» What is being asked
Starting at the top of the listing below, copy each line exactly, stopping after the line that contains "localparam logic [IW-1:0] HDR1 = IW'(0);".

» Supplied records
$ cat src/rtl/ssr_phase_track.sv
module ssr_phase_track #(
  parameter int TW = 8
) (
  input  logic          clk,
  input  logic          rst,
  input  logic          start,
  input  logic          hunt,
  input  logic          din,
  input  logic          lead_zero,
  input  logic [TW-1:0] tmo_limit,
  output logic          found,
  output logic          early_one,
  output logic          timeout,
  output logic          tick,
  output logic [1:0]    sel_q
);
  import ssr_pkg::*;
  localparam logic [1:0] PH_LAST = 2'(PHASES - 1);

  logic [1:0]    ph_q;
  logic [TW-1:0] pc_q;
  logic          lz_q;
  logic          wrap;
  logic          masked;
  logic [TW:0]   pc_next;

  assign wrap      = (ph_q == PH_LAST);
  assign masked    = lz_q && (pc_q == '0);
  assign pc_next   = {1'b0, pc_q} + (TW+1)'(1);
  assign found     = hunt && din && !masked;
  assign early_one = hunt && din && masked;
  assign timeout   = hunt && !din && wrap && (pc_next >= {1'b0, tmo_limit});
  assign tick      = (ph_q == sel_q);

  always_ff @(posedge clk) begin
    if (rst) begin
      ph_q  <= '0;
      pc_q  <= '0;
      lz_q  <= 1'b0;
      sel_q <= '0;
    end else if (start) begin
      ph_q  <= '0;
      pc_q  <= '0;
      lz_q  <= lead_zero;
    end else begin
      ph_q <= wrap ? 2'd0 : ph_q + 2'd1;
      if (hunt && wrap) pc_q <= pc_next[TW-1:0];
      if (found) sel_q <= wrap ? 2'd0 : ph_q + 2'd1;
    end
  end

  assert_phase_range_R3: assert property (@(posedge clk) disable iff (rst)
    ph_q != 2'd3);

  assert_sel_range_R3: assert property (@(posedge clk) disable iff (rst)
    sel_q != 2'd3);

  assert_restart_phase_R2: assert property (@(posedge clk) disable iff (rst)
    start |=> (ph_q == 2'd0));
endmodule

$ cat src/rtl/ssr_deser.sv
module ssr_deser #(
  parameter int DW = 16
) (
  input  logic          clk,
  input  logic          rst,
  input  logic          load,
  input  logic          tick,
  input  logic          din,
  output logic          hdr_bad,
  output logic          done,
  output logic [DW-1:0] data_q,
  output logic          valid_q
);
  localparam int            IW   = $clog2(DW + 2);
  localparam logic [IW-1:0] LAST = IW'(DW + 1);
  localparam logic [IW-1:0] HDR1 = IW'(0);
  localparam logic [IW-1:0] HDR2 = IW'(1);

  logic [IW-1:0] idx_q;
  logic [DW-1:0] sh_q;
  logic [DW-1:0] sh_next;

  assign sh_next = {sh_q[DW-2:0], din};
  assign hdr_bad = tick && (((idx_q == HDR1) && !din) || ((idx_q == HDR2) && din));
  assign done    = tick && (idx_q == LAST);

  always_ff @(posedge clk) begin
    if (rst) begin
      idx_q   <= '0;
      sh_q    <= '0;
      data_q  <= '0;
      valid_q <= 1'b0;
    end else begin
      valid_q <= 1'b0;
      if (load) begin
        idx_q <= '0;
      end else if (tick && !hdr_bad && (idx_q != LAST)) begin
        idx_q <= idx_q + IW'(1);
      end
      if (tick && (idx_q > HDR2)) sh_q <= sh_next;
      if (done) begin
        data_q  <= sh_next;
        valid_q <= 1'b1;
      end
    end
  end

  assert_index_bound_R5: assert property (@(posedge clk) disable iff (rst)
    idx_q <= LAST);

  assert_strobe_single_R5: assert property (@(posedge clk) disable iff (rst)
    valid_q |=> !valid_q);
endmodule

$ cat src/rtl/ssr_rx.sv
module ssr_rx #(
  parameter int DW = 16,
  parameter int TW = 8
) (
  input  logic          clk,
  input  logic          rst,
  input  logic          arm,
  input  logic          lead_zero,
  input  logic [TW-1:0] tmo_limit,
  input  logic          sdata,
  output logic [DW-1:0] rx_data,
  output logic          rx_valid,
  output logic [1:0]    lock_phase,
  output logic          hdr_err,
  output logic          tmo_err
);
  import ssr_pkg::*;

  rx_state_t st_q;
  logic start, hunt, recv_tick;
  logic found, early_one, timeout, tick;
  logic hdr_bad, done;

  assign start     = (st_q == ST_IDLE) && arm;
  assign hunt      = (st_q == ST_HUNT);
  assign recv_tick = (st_q == ST_RECV) && tick;

  ssr_phase_track #(.TW(TW)) track_i (
    .clk       (clk),
    .rst       (rst),
    .start     (start),
    .hunt      (hunt),
    .din       (sdata),
    .lead_zero (lead_zero),
    .tmo_limit (tmo_limit),
    .found     (found),
    .early_one (early_one),
    .timeout   (timeout),
    .tick      (tick),
    .sel_q     (lock_phase)
  );

  ssr_deser #(.DW(DW)) deser_i (
    .clk     (clk),
    .rst     (rst),
    .load    (found),
    .tick    (recv_tick),
    .din     (sdata),
    .hdr_bad (hdr_bad),
    .done    (done),
    .data_q  (rx_data),
    .valid_q (rx_valid)
  );

  always_ff @(posedge clk) begin
    if (rst) begin
      st_q    <= ST_IDLE;
      hdr_err <= 1'b0;
      tmo_err <= 1'b0;
    end else begin
      hdr_err <= 1'b0;
      tmo_err <= 1'b0;
      unique case (st_q)
        ST_IDLE: if (arm) st_q <= ST_HUNT;
        ST_HUNT: begin
          if (found) begin
            st_q <= ST_RECV;
          end else if (early_one) begin
            st_q    <= ST_IDLE;
            hdr_err <= 1'b1;
          end else if (timeout) begin
            st_q    <= ST_IDLE;
            tmo_err <= 1'b1;
          end
        end
        ST_RECV: begin
          if (hdr_bad) begin
            st_q    <= ST_IDLE;
            hdr_err <= 1'b1;
          end else if (done) begin
            st_q <= ST_IDLE;
          end
        end
        default: st_q <= ST_IDLE;
      endcase
    end
  end

  assert_one_outcome_R8: assert property (@(posedge clk) disable iff (rst)
    $onehot0({rx_valid, hdr_err, tmo_err}));

  assert_tmo_from_hunt_R7: assert property (@(posedge clk) disable iff (rst)
    tmo_err |-> ($past(st_q) == ST_HUNT));

  assert_valid_from_recv_R5: assert property (@(posedge clk) disable iff (rst)
    rx_valid |-> ($past(st_q) == ST_RECV));

  assert_arm_ignored_R2: assert property (@(posedge clk) disable iff (rst)
    ((st_q == ST_RECV) && arm) |=> (st_q != ST_HUNT));

  assert_phase_hold_R3: assert property (@(posedge clk) disable iff (rst)
    ((st_q == ST_RECV) && ($past(st_q) == ST_RECV)) |-> $stable(lock_phase));

  assert_hdr_err_pulse_R4: assert property (@(posedge clk) disable iff (rst)
    hdr_err |=> !hdr_err);
endmodule

$ cat config.mk
export PLATFORM = sky130hd
export DESIGN_NAME = ssr_rx
export DESIGN_NICKNAME = d
export VERILOG_FILES = /design/src/rtl/ssr_pkg.sv /design/src/rtl/ssr_phase_track.sv /design/src/rtl/ssr_deser.sv /design/src/rtl/ssr_rx.sv
export SDC_FILE = /design/constraint.sdc
export NUM_CORES = 1
export LEC_CHECK = 0
export BUFFER_PORTS_ARGS = -buffer_cell sky130_fd_sc_hd__buf_2
export CORE_MARGIN = 4
export CORE_UTILIZATION = 50
export DETAILED_ROUTE_END_ITERATION = 16
export HOLD_SLACK_MARGIN = 0.12
export MAX_ROUTING_LAYER = met4
export PLACE_DENSITY = 0.71
export SLEW_MARGIN = 15
export SYNTH_ARGS = -nofsm -noshare
export SYNTH_HDL_FRONTEND = slang
export SYNTH_SLANG_ARGS = --single-unit
$ cat constraint.sdc
create_clock -name clk -period 3.1 [get_ports clk]
set_input_delay 0.62 -clock clk [delete_from_list [all_inputs] [get_ports clk]]
set_output_delay 0.62 -clock clk [all_outputs]
set_load 0.05 [all_outputs]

» Solution below
$ cat src/rtl/ssr_phase_track.sv
module ssr_phase_track #(
  parameter int TW = 8
) (
  input  logic          clk,
  input  logic          rst,
  input  logic          start,
  input  logic          hunt,
  input  logic          din,
  input  logic          lead_zero,
  input  logic [TW-1:0] tmo_limit,
  output logic          found,
  output logic          early_one,
  output logic          timeout,
  output logic          tick,
  output logic [1:0]    sel_q
);
  import ssr_pkg::*;
  localparam logic [1:0] PH_LAST = 2'(PHASES - 1);

  logic [1:0]    ph_q;
  logic [TW-1:0] pc_q;
  logic          lz_q;
  logic          wrap;
  logic          masked;
  logic [TW:0]   pc_next;

  assign wrap      = (ph_q == PH_LAST);
  assign masked    = lz_q && (pc_q == '0);
  assign pc_next   = {1'b0, pc_q} + (TW+1)'(1);
  assign found     = hunt && din && !masked;
  assign early_one = hunt && din && masked;
  assign timeout   = hunt && !din && wrap && (pc_next >= {1'b0, tmo_limit});
  assign tick      = (ph_q == sel_q);

  always_ff @(posedge clk) begin
    if (rst) begin
      ph_q  <= '0;
      pc_q  <= '0;
      lz_q  <= 1'b0;
      sel_q <= '0;
    end else if (start) begin
      ph_q  <= '0;
      pc_q  <= '0;
      lz_q  <= lead_zero;
    end else begin
      ph_q <= wrap ? 2'd0 : ph_q + 2'd1;
      if (hunt && wrap) pc_q <= pc_next[TW-1:0];
      if (found) sel_q <= wrap ? 2'd0 : ph_q + 2'd1;
    end
  end

  assert_phase_range_R3: assert property (@(posedge clk) disable iff (rst)
    ph_q != 2'd3);

  assert_sel_range_R3: assert property (@(posedge clk) disable iff (rst)
    sel_q != 2'd3);

  assert_restart_phase_R2: assert property (@(posedge clk) disable iff (rst)
    start |=> (ph_q == 2'd0));
endmodule

$ cat src/rtl/ssr_deser.sv
module ssr_deser #(
  parameter int DW = 16
) (
  input  logic          clk,
  input  logic          rst,
  input  logic          load,
  input  logic          tick,
  input  logic          din,
  output logic          hdr_bad,
  output logic          done,
  output logic [DW-1:0] data_q,
  output logic          valid_q
);
  localparam int            IW   = $clog2(DW + 2);
  localparam logic [IW-1:0] LAST = IW'(DW + 1);
  localparam logic [IW-1:0] HDR1 = IW'(0);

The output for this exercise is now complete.